A Plain Jane Book One
Page 15
Chapter 15
Jane
There was a lot happening, and it was all happening in a short space of time. Of course, Jane didn’t know much about adventure, but she still suspected that ordinary people didn’t go through so much in barely 24 hours. Which was an incredibly uncomfortable thought, because it confirmed that perhaps Jane wasn’t normal, after all.
… Wasn’t normal. It was such an unpleasant thing to think about; she’d labored under that belief her entire life. So what was happening to her felt like the greatest injustice in the world. Nothing like this could happen to her, nothing like this should happen to her.
She wanted to return home and try to forget about it, but she knew Lucas wouldn’t let her.
He was turning out to be different from the person she’d once hated – the person the rest of the Galaxy assumed him to be. Yes, some things were correct: Lucas Stone did like to save people, but he wasn’t arrogant about it or even triumphant. In fact, it simply appeared to fatigue him. He went from one save to the next, with no rest, with no recuperation, and with no celebration. And it seemed the longer he stayed with her, the more he would be doing just that. She could tell that he was tired. His shoulders drooped whenever he was talking to her, his head leaning to the side, not in apparent interest, but because he clearly couldn’t muster the energy to hold himself straight.

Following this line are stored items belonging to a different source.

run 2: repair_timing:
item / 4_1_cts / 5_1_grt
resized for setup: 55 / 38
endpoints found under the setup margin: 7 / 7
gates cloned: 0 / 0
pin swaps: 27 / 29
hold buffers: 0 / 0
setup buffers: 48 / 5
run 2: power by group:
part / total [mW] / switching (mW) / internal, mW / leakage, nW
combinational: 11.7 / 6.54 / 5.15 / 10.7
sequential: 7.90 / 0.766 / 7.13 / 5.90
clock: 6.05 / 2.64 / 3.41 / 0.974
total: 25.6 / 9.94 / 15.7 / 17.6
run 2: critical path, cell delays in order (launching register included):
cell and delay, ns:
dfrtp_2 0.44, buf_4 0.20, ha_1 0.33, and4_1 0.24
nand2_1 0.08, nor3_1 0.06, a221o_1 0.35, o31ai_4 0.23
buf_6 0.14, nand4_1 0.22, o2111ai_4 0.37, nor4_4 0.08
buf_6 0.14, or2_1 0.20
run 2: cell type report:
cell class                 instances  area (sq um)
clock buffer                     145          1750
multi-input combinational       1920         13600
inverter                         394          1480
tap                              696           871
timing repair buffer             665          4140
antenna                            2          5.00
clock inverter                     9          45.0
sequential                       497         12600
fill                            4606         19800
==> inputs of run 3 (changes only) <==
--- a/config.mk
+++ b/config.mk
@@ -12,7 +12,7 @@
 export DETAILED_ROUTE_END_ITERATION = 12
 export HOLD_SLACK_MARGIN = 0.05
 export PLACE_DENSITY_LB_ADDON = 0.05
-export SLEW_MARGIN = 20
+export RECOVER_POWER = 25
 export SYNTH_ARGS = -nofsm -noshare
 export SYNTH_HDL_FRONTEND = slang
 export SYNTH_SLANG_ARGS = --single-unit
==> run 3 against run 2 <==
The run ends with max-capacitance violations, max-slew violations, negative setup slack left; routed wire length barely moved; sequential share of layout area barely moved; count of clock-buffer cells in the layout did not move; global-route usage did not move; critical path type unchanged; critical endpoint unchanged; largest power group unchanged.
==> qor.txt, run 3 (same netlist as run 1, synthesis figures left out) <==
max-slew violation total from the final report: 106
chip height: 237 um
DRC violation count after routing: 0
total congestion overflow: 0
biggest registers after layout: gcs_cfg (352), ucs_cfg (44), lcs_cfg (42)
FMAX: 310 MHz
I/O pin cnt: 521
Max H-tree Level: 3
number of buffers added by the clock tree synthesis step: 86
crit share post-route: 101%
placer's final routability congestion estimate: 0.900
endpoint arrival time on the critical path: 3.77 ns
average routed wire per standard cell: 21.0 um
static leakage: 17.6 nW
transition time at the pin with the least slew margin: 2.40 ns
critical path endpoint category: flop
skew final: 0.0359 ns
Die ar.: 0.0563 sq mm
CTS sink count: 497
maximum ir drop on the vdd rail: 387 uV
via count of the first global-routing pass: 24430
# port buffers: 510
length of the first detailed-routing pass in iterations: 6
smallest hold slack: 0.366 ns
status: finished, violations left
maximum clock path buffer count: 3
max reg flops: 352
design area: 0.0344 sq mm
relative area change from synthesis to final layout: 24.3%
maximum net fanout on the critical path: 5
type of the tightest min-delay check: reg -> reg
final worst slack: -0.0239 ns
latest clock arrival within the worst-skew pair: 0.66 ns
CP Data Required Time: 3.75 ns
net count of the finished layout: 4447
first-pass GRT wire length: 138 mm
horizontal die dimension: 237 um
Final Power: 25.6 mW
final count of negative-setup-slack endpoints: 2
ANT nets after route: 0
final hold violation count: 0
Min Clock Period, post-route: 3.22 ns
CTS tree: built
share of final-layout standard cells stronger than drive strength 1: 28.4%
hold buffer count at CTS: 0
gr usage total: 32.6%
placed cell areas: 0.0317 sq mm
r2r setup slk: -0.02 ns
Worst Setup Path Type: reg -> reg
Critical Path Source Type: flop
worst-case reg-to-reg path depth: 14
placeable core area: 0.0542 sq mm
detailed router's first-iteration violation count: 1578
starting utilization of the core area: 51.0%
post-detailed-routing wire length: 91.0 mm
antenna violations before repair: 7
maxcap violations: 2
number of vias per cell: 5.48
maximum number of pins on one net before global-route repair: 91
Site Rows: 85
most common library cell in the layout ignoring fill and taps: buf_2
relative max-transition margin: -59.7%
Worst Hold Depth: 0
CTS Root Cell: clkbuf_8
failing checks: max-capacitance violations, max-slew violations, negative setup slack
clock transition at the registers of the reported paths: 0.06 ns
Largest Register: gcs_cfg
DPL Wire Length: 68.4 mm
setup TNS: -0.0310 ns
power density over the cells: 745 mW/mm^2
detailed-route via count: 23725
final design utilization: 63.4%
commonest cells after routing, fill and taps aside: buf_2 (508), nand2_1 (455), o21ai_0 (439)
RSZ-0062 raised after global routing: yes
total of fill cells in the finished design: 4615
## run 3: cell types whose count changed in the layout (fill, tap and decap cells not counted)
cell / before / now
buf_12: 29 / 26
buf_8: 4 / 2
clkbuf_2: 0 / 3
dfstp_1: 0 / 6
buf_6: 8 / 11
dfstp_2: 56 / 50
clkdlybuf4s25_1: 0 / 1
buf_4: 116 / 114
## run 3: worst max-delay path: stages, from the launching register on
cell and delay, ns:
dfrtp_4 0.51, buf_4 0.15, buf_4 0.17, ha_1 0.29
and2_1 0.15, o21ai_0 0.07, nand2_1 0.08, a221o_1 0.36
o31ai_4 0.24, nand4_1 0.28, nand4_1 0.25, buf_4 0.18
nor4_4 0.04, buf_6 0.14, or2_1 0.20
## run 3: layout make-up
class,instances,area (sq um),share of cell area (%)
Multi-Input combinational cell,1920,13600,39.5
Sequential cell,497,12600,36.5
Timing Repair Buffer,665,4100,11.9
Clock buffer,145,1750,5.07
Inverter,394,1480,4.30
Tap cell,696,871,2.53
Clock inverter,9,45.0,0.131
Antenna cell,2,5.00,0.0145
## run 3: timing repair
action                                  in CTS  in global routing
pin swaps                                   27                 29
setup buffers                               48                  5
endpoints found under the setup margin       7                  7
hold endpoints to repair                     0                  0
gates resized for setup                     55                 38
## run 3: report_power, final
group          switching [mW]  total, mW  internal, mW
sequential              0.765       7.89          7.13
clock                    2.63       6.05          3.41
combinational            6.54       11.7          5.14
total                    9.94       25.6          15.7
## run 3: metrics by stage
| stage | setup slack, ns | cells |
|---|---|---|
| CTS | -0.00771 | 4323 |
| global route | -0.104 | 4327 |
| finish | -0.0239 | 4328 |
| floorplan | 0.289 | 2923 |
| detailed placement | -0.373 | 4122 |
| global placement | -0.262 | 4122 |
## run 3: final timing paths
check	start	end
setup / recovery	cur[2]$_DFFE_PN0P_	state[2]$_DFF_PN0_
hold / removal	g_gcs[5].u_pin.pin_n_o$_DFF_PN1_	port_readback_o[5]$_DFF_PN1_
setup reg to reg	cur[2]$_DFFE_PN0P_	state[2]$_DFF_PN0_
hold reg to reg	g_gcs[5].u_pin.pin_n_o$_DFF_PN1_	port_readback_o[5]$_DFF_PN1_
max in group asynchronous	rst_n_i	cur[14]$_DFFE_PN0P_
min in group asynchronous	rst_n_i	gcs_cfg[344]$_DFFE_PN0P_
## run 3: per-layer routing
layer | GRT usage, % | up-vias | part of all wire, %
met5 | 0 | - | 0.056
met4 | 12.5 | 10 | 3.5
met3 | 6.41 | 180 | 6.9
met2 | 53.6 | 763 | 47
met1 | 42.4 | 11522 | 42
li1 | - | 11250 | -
===== src/hdl/cbfi_regs.vh =====
// Holds the register map, field positions, lamp codes and timing counts.
// Assumes inclusion by the bay and top files; a 10 MHz pclk.
`ifndef CBFI_REGS_VH
`define CBFI_REGS_VH

// ----------------------------------------------------------------------
// Register offsets (byte addresses)
// ----------------------------------------------------------------------
`define CBFI_CTRL_OFS 12'h000
`define CBFI_LATCH_OFS 12'h004
`define CBFI_ACT_OFS 12'h008
`define CBFI_STAT_OFS 12'h00C
`define CBFI_LAMP_OFS 12'h010
`define CBFI_FLTIN_OFS 12'h014

// ----------------------------------------------------------------------
// Control fields and reset values
// ----------------------------------------------------------------------
`define CBFI_CTRL_CAP_BIT 0
`define CBFI_CTRL_RST 32'h00000000
`define CBFI_LATCH_MASK_RST 15'h7FFF

// ----------------------------------------------------------------------
// Fault indices, one bit each in a 15-bit fault vector
// ----------------------------------------------------------------------
`define CBFI_NFAULT 15
`define CBFI_F_CCV 0
`define CBFI_F_DSCH 1
`define CBFI_F_DTIME 2
`define CBFI_F_OVCH 3
`define CBFI_F_TEMP 4
`define CBFI_F_LOBV 5
`define CBFI_F_HICC 6
`define CBFI_F_SD2 7
`define CBFI_F_HIBV 8
`define CBFI_F_CAP 9
`define CBFI_F_SD1 10
`define CBFI_F_CV 11
`define CBFI_F_VCC 12
`define CBFI_F_LOPS 13
`define CBFI_F_LOCC 14

// ----------------------------------------------------------------------
// Lamp codes, bit 3 charger-on, 2 ready, 1 fault, 0 testing
// ----------------------------------------------------------------------
`define CBFI_C_CCV 4'h8
`define CBFI_C_DSCH 4'hC
`define CBFI_C_DTIME 4'hE
`define CBFI_C_OVCH 4'hF
`define CBFI_C_TEMP 4'hD
`define CBFI_C_LOBV 4'hB
`define CBFI_C_HICC 4'hA
`define CBFI_C_SD2 4'h9
`define CBFI_C_HIBV 4'h7
`define CBFI_C_CAP 4'h3
`define CBFI_C_SD1 4'h1
`define CBFI_C_CV 4'h4
`define CBFI_C_VCC 4'h5
`define CBFI_C_LOPS 4'h6
`define CBFI_C_LOCC 4'h2

// ----------------------------------------------------------------------
// Timing
// ----------------------------------------------------------------------
`define CBFI_CLK_HZ 10000000
`define CBFI_ALL_ON_MS 3000
`define CBFI_BEEP_MS 200
`define CBFI_RDY_TST_MS 2000
`define CBFI_CAP_LIMIT_H 8
`define CBFI_FAST_LIMIT_H 4
`define CBFI_MS_CYC (`CBFI_CLK_HZ / 1000)
`define CBFI_ALL_ON_CYC (`CBFI_ALL_ON_MS * `CBFI_MS_CYC)
`define CBFI_BEEP_CYC (`CBFI_BEEP_MS * `CBFI_MS_CYC)
`define CBFI_RDY_TST_CYC (`CBFI_RDY_TST_MS * `CBFI_MS_CYC)
`define CBFI_CAP_LIMIT_S (`CBFI_CAP_LIMIT_H * 3600)
`define CBFI_FAST_LIMIT_S (`CBFI_FAST_LIMIT_H * 3600)

`endif


===== src/hdl/cbfi_bay.v =====
// Holds the indication logic for one charger compartment.
// Assumes synchronised inputs on pclk and a one-millisecond tick.
`timescale 1ns/1ps
`include "cbfi_regs.vh"

module cbfi_bay #(
    parameter ALL_ON_MS = `CBFI_ALL_ON_MS,
    parameter BEEP_MS = `CBFI_BEEP_MS,
    parameter RDY_TST_MS = `CBFI_RDY_TST_MS,
    parameter CAP_LIMIT_S = `CBFI_CAP_LIMIT_S,
    parameter FAST_LIMIT_S = `CBFI_FAST_LIMIT_S
) (
    input wire pclk,
    input wire presetn,
    input wire clk_en,
    input wire ms_tick,
    input wire sec_tick,
    input wire button,
    input wire batt_present,
    input wire capacity_check_mode,
    input wire full_charged,
    input wire cap_ok,
    input wire cap_test_req,
    input wire [14:0] fault_in,
    input wire [14:0] latch_mask,
    output reg [3:0] lamps_r,
    output reg beep_r,
    output reg [14:0] latched_r,
    output reg [14:0] active_r,
    output reg selftest_r,
    output reg cycle_timeout_r
);

    // ------------------------------------------------------------------
    // Sequencer states
    // ------------------------------------------------------------------
    localparam S_IDLE = 3'h0;
    localparam S_ALL = 3'h1;
    localparam S_BEEP = 3'h2;
    localparam S_RT = 3'h3;
    localparam S_CHG = 3'h4;
    localparam S_TEST = 3'h5;
    localparam S_READY = 3'h6;
    localparam S_CAPF = 3'h7;

    reg [2:0] st_r;
    reg [2:0] st_nxt;
    reg [15:0] ms_r;
    reg [15:0] sec_r;
    reg btn_d_r;
    reg [14:0] lat_nxt;
    reg [3:0] code;
    reg [3:0] lamp_nxt;
    wire btn_rise;
    wire [14:0] faults;
    wire any_fault;
    integer i;

    assign btn_rise = button & ~btn_d_r;
    // Latched bits hold; other bits follow their input directly.
    assign faults = latched_r | (fault_in & ~latch_mask);
    assign any_fault = |faults;

    always @* begin
        lat_nxt = latched_r | (fault_in & latch_mask);
        if (cycle_timeout_r && st_r == S_CHG) begin
            lat_nxt[`CBFI_F_DTIME] = 1'b1;
        end
    end

    // Lowest index active fault selects the code.
    always @* begin
        code = 4'h0;
        for (i = `CBFI_NFAULT - 1; i >= 0; i = i - 1) begin
            if (faults[i]) begin
                case (i)
                    `CBFI_F_CCV: code = `CBFI_C_CCV;
                    `CBFI_F_DSCH: code = `CBFI_C_DSCH;
                    `CBFI_F_DTIME: code = `CBFI_C_DTIME;
                    `CBFI_F_OVCH: code = `CBFI_C_OVCH;
                    `CBFI_F_TEMP: code = `CBFI_C_TEMP;
                    `CBFI_F_LOBV: code = `CBFI_C_LOBV;
                    `CBFI_F_HIBV: code = `CBFI_C_HIBV;
                    `CBFI_F_HICC: code = `CBFI_C_HICC;
                    `CBFI_F_LOCC: code = `CBFI_C_LOCC;
                    `CBFI_F_SD2: code = `CBFI_C_SD2;
                    `CBFI_F_SD1: code = `CBFI_C_SD1;
                    `CBFI_F_CAP: code = `CBFI_C_CAP;
                    `CBFI_F_CV: code = `CBFI_C_CV;
                    `CBFI_F_VCC: code = `CBFI_C_VCC;
                    `CBFI_F_LOPS: code = `CBFI_C_LOPS;
                    default: code = 4'h0;
                endcase
            end
        end
    end

    always @* begin
        st_nxt = st_r;
        case (st_r)
            S_IDLE: begin
                if (btn_rise && !batt_present) begin
                    st_nxt = S_ALL;
                end else if (batt_present) begin
                    st_nxt = S_CHG;
                end
            end
            S_ALL: begin
                if (ms_r >= ALL_ON_MS - 1 && ms_tick) begin
                    st_nxt = S_BEEP;
                end
            end
            S_BEEP: begin
                if (ms_r >= BEEP_MS - 1 && ms_tick) begin
                    st_nxt = S_RT;
                end
            end
            S_RT: begin
                if (ms_r >= RDY_TST_MS - 1 && ms_tick) begin
                    st_nxt = S_IDLE;
                end
            end
            S_CHG: begin
                if (!batt_present) begin
                    st_nxt = S_IDLE;
                end else if (full_charged) begin
                    if (capacity_check_mode) begin
                        st_nxt = S_TEST;
                    end else begin
                        st_nxt = S_READY;
                    end
                end
            end
            S_TEST: begin
                if (!batt_present) begin
                    st_nxt = S_IDLE;
                end else if (cap_ok) begin
                    st_nxt = S_READY;
                end else if (cycle_timeout_r) begin
                    st_nxt = S_CAPF;
                end
            end
            S_READY: begin
                if (!batt_present) begin
                    st_nxt = S_IDLE;
                end else if (cap_test_req && !capacity_check_mode) begin
                    st_nxt = S_TEST;
                end
            end
            S_CAPF: begin
                if (!batt_present) begin
                    st_nxt = S_IDLE;
                end
            end
            default: st_nxt = S_IDLE;
        endcase
    end

    always @* begin
        lamp_nxt = 4'h0;
        case (st_r)
            S_ALL: lamp_nxt = 4'hF;
            S_BEEP: lamp_nxt = 4'hF;
            S_RT: lamp_nxt = 4'h5;
            S_CHG: lamp_nxt = 4'h8;
            S_TEST: lamp_nxt = 4'h9;
            S_READY: lamp_nxt = 4'h4;
            S_CAPF: lamp_nxt = 4'h3;
            default: lamp_nxt = 4'h0;
        endcase
        if (any_fault && st_r != S_CAPF) begin
            lamp_nxt = button ? code : 4'h2;
        end
    end

    always @(posedge pclk or negedge presetn) begin
        if (!presetn) begin
            st_r <= S_IDLE;
            ms_r <= 16'h0000;
            sec_r <= 16'h0000;
            btn_d_r <= 1'b0;
            lamps_r <= 4'h0;
            beep_r <= 1'b0;
            latched_r <= 15'h0000;
            active_r <= 15'h0000;
            selftest_r <= 1'b0;
            cycle_timeout_r <= 1'b0;
        end else if (clk_en) begin
            st_r <= st_nxt;
            btn_d_r <= button;
            latched_r <= lat_nxt;
            active_r <= faults;
            lamps_r <= lamp_nxt;
            beep_r <= (st_nxt == S_BEEP);
            selftest_r <= (st_nxt == S_ALL) || (st_nxt == S_BEEP) ||
                          (st_nxt == S_RT);
            if (st_nxt != st_r) begin
                ms_r <= 16'h0000;
            end else if (ms_tick) begin
                ms_r <= ms_r + 16'h0001;
            end
            if (st_r == S_IDLE) begin
                sec_r <= 16'h0000;
                cycle_timeout_r <= 1'b0;
            end else if (sec_tick && (st_r == S_CHG || st_r == S_TEST)) begin
                sec_r <= sec_r + 16'h0001;
                if (capacity_check_mode) begin
                    cycle_timeout_r <= (sec_r >= CAP_LIMIT_S - 1);
                end else begin
                    cycle_timeout_r <= (sec_r >= FAST_LIMIT_S - 1);
                end
            end
        end
    end

endmodule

She wondered how long he could keep on doing it for. She got away without sleeping, but she knew enough about humans to know that they couldn’t.
Yet with disaster after disaster happening all around her, she knew that Lucas would not let himself rest. Another thing the fan supplements had gotten right – he was determined to the point of exhaustion. It didn’t come from any grandiose self-belief; he simply seemed to try to solve whatever problem was in front of him without any ability to let himself rest until the solution came to hand.

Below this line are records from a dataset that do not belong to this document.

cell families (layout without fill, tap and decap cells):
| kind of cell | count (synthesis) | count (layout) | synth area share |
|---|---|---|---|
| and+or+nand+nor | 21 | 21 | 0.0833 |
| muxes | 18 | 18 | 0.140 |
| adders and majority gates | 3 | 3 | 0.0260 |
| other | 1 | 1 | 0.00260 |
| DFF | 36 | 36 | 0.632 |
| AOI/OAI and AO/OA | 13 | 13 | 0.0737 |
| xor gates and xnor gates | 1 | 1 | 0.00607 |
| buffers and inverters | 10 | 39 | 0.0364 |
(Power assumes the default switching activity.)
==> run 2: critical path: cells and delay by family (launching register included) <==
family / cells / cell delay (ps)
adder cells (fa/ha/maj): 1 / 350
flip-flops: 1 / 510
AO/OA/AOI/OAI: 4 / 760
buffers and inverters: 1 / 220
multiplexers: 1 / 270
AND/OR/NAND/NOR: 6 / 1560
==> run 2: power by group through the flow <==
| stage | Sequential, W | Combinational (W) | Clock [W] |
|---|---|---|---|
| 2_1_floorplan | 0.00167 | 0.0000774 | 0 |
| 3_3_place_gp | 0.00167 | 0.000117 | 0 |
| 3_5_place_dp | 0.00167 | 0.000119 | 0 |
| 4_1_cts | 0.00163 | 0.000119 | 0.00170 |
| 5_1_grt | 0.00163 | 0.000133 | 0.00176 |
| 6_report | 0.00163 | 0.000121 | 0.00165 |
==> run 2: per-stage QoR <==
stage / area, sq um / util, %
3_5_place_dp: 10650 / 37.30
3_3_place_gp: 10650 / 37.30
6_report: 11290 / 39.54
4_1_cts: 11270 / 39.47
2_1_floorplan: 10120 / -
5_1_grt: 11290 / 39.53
===== config.mk =====
export PLATFORM = sky130hd
export DESIGN_NAME = ccw_control_word
export DESIGN_NICKNAME = d
export VERILOG_FILES = /design/src/design/ccw_control_word.v /design/src/design/ccw_rate_div.v
export VERILOG_INCLUDE_DIRS = /design/src /design/src/design
export SDC_FILE = /design/constraint.sdc
export NUM_CORES = 1
export LEC_CHECK = 0
export ABC_AREA = 1
export BUFFER_PORTS_ARGS = -buffer_cell sky130_fd_sc_hd__clkbuf_2
export CORE_UTILIZATION = 55
export DETAILED_ROUTE_END_ITERATION = 7
export PLACE_DENSITY_LB_ADDON = 0.2
export SYNTH_ARGS = -nofsm -noshare
export SYNTH_HDL_FRONTEND = slang
export SYNTH_HIERARCHICAL = 1
export SYNTH_SLANG_ARGS = --single-unit

===== constraint.sdc =====
create_clock -name clk_sys -period 4.1 [get_ports clk_sys]
set_input_delay 0.82 -clock clk_sys [delete_from_list [all_inputs] [get_ports clk_sys]]
set_output_delay 0.82 -clock clk_sys [all_outputs]
set_load 0.05 [all_outputs]
===== config.mk =====
export PLATFORM = sky130hd
export DESIGN_NAME = pmbus_vout_config_commands
export DESIGN_NICKNAME = d
export VERILOG_FILES = /design/src/pmbus_vout_pkg.sv /design/src/pmbus_vout_config_commands.sv
export VERILOG_INCLUDE_DIRS = /design/src /design/src/src
export SDC_FILE = /design/constraint.sdc
export NUM_CORES = 2
export LEC_CHECK = 0
export BUFFER_PORTS_ARGS = -buffer_cell sky130_fd_sc_hd__clkbuf_2
export CORE_MARGIN = 10
export CORE_UTILIZATION = 34
export DETAILED_ROUTE_END_ITERATION = 8
export GPL_TIMING_DRIVEN = 0
export PLACE_DENSITY = 0.5
export SETUP_SLACK_MARGIN = 0.15
export SLEW_MARGIN = 25
export SYNTH_ARGS = -nofsm -noshare
export SYNTH_HDL_FRONTEND = slang
export SYNTH_SLANG_ARGS = --single-unit

===== constraint.sdc =====
create_clock -name mclk -period 24.2 [get_ports mclk]
set_clock_uncertainty 0.1 [all_clocks]
set_input_delay 1.21 -clock mclk [delete_from_list [all_inputs] [get_ports mclk]]
set_output_delay 1.21 -clock mclk [all_outputs]
set_load 0.01 [all_outputs]
### src/hdl/roc_pkg.sv
// Constants, register map and source codes for the relay output conditioner
package roc_pkg;

  // ==========================================================
  // Bus geometry
  localparam int ADDR_W = 4;
  localparam int DATA_W = 32;
  localparam logic [1:0] RESP_OKAY = 2'h0;
  localparam logic [1:0] RESP_SLVERR = 2'h2;

  // ==========================================================
  // Register offsets (byte addresses)
  localparam logic [3:0] OFS_CONFIG = 4'h0;
  localparam logic [3:0] OFS_ACT_DELAY = 4'h4;
  localparam logic [3:0] OFS_HOLD_DELAY = 4'h8;
  localparam logic [3:0] OFS_STATUS = 4'hC;

  // ==========================================================
  // Field positions
  localparam int CFG_SRC_LSB = 0;
  localparam int SRC_W = 5;
  localparam int CFG_POL_BIT = 8;
  localparam int CFG_FALLBACK_BIT = 9;
  localparam int DELAY_W = 16;
  localparam int ST_COND_BIT = 0;
  localparam int ST_LOGIC_BIT = 1;
  localparam int ST_RELAY_BIT = 2;
  localparam int ST_FIELDBUS_BIT = 3;
  localparam int ST_LINK_LOST_BIT = 4;

  // ==========================================================
  // Output source selection codes
  typedef enum logic [4:0] {
    SRC_UNASSIGNED = 5'h00,
    SRC_OPERATING_FAULT = 5'h01,
    SRC_DC_BUS_CHARGED = 5'h02,
    BRAKING_SOURCE = 5'h03,
    SRC_CURRENT_PRESENT = 5'h04,
    SRC_WARNING_GROUP1 = 5'h05,
    SRC_WARNING_GROUP2 = 5'h06,
    SRC_WARNING_GROUP3 = 5'h07,
    SRC_WARNING_GROUP4 = 5'h08,
    SRC_WARNING_GROUP5 = 5'h09,
    SRC_AI1_LOOP_LOSS = 5'h0A,
    SRC_AI3_LOOP_LOSS = 5'h0B,
    SRC_AI4_LOOP_LOSS = 5'h0C,
    SRC_AI5_LOOP_LOSS = 5'h0D,
    SRC_READY = 5'h0E,
    FALLBACK_SPEED_STATE = 5'h0F,
    SRC_SPEED_MAINTAINED = 5'h10,
    SRC_STOP_BY_TYPE = 5'h11,
    POSITION_REACHED_SOURCE = 5'h12
  } roc_source_type;

  localparam logic [4:0] SRC_MAX = 5'h12;
  localparam int STATUS_COND_W = 17;

  // ==========================================================
  // Reset values
  localparam logic [4:0] RST_SRC = 5'h01;
  localparam logic RST_POLARITY = 1'b1;
  localparam logic RST_FALLBACK = 1'b0;
  localparam logic [15:0] RST_ACT_DELAY = 16'h0000;
  localparam logic [15:0] RST_HOLD_DELAY = 16'h0000;

  // ==========================================================
  // Timing
  localparam int CLOCK_HZ = 25000000;
  localparam int TICK_PERIOD_MS = 1;
  localparam int TICK_CYCLES_DEFAULT = CLOCK_HZ / 1000 * TICK_PERIOD_MS;
  localparam int TICK_CNT_W = 16;
  localparam int ACT_DELAY_MAX_MS = 60000;
  localparam int HOLD_DELAY_MAX_MS = 9999;
  localparam logic [15:0] ACT_DELAY_MAX = 16'(ACT_DELAY_MAX_MS);
  localparam logic [15:0] HOLD_DELAY_MAX = 16'(HOLD_DELAY_MAX_MS);

endpackage
<file path="config.mk">
export PLATFORM = sky130hd
export DESIGN_NAME = asf_ctrl
export DESIGN_NICKNAME = d
export VERILOG_FILES = /design/src/hdl/asf_pkg.sv /design/src/hdl/asf_ctrl.sv /design/src/hdl/asf_fastlock_timer.sv
export SDC_FILE = /design/constraint.sdc
export NUM_CORES = 1
export LEC_CHECK = 0
export ABC_AREA = 1
export BUFFER_PORTS_ARGS = -buffer_cell sky130_fd_sc_hd__clkbuf_2
export CAP_MARGIN = 5
export CORE_AREA = 2 2 96 98
export DETAILED_ROUTE_END_ITERATION = 12
export DIE_AREA = 0 0 98 100
export PLACE_DENSITY_LB_ADDON = 0.12
export SLEW_MARGIN = 10
export SYNTH_ARGS = -nofsm -noshare
export SYNTH_HDL_FRONTEND = slang
export SYNTH_SLANG_ARGS = --single-unit
</file>
<file path="constraint.sdc">
create_clock -name i_clk_sys -period 5.4 [get_ports i_clk_sys]
set_input_delay 0.27 -clock i_clk_sys [delete_from_list [all_inputs] [get_ports i_clk_sys]]
set_output_delay 0.27 -clock i_clk_sys [all_outputs]
set_load 0.01 [all_outputs]
</file>
**config.mk**
```make
export PLATFORM = sky130hd
export DESIGN_NAME = mmbm_master
export DESIGN_NICKNAME = d
export VERILOG_FILES = /design/src/mmbm_pkg.sv /design/src/mmbm_pend_ctr.sv /design/src/mmbm_master.sv
export SDC_FILE = /design/constraint.sdc
export NUM_CORES = 1
export LEC_CHECK = 0
export BUFFER_PORTS_ARGS = -buffer_cell sky130_fd_sc_hd__clkbuf_2
export CAP_MARGIN = 5
export CORE_AREA = 5 5 128 130
export DETAILED_ROUTE_END_ITERATION = 16
export DIE_AREA = 0 0 133 135
export PLACE_DENSITY = 0.85
export SYNTH_ARGS = -nofsm -noshare
export SYNTH_HDL_FRONTEND = slang
export SYNTH_HIERARCHICAL = 1
export SYNTH_SLANG_ARGS = --single-unit
```
**constraint.sdc**
```tcl
create_clock -name clk -period 7.8 [get_ports clk]
set_clock_uncertainty 0.1 [all_clocks]
set_input_delay 1.56 -clock clk [delete_from_list [all_inputs] [get_ports clk]]
set_output_delay 1.56 -clock clk [all_outputs]
set_load 0.05 [all_outputs]
```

He was now sitting next to her in the command chair, his palm squarely docked with the console, his head leaned forward. He still had his armor on, and he hadn’t yet switched his helmet to transparent. Perhaps he was trying to catch some quick shut-eye underneath there and didn’t want Jane to notice. Though she really doubted it.
She sat in the chair next to him, her hands clutched firmly in her lap, her lips pressed together, and her gaze settling on some innocuous point on the view screen.
The ship was now traveling at BL, beyond light speed, and the image on the view screen, though mostly black, sometimes speckled with sudden flashes of light, the twisted view of distant stars racing past them at unbelievable speeds. Though Jane had never seen it in real life, she’d seen simulations of it before.
He hadn’t said anything to her since they’d boarded the ship and had undocked from the Central Shipyards.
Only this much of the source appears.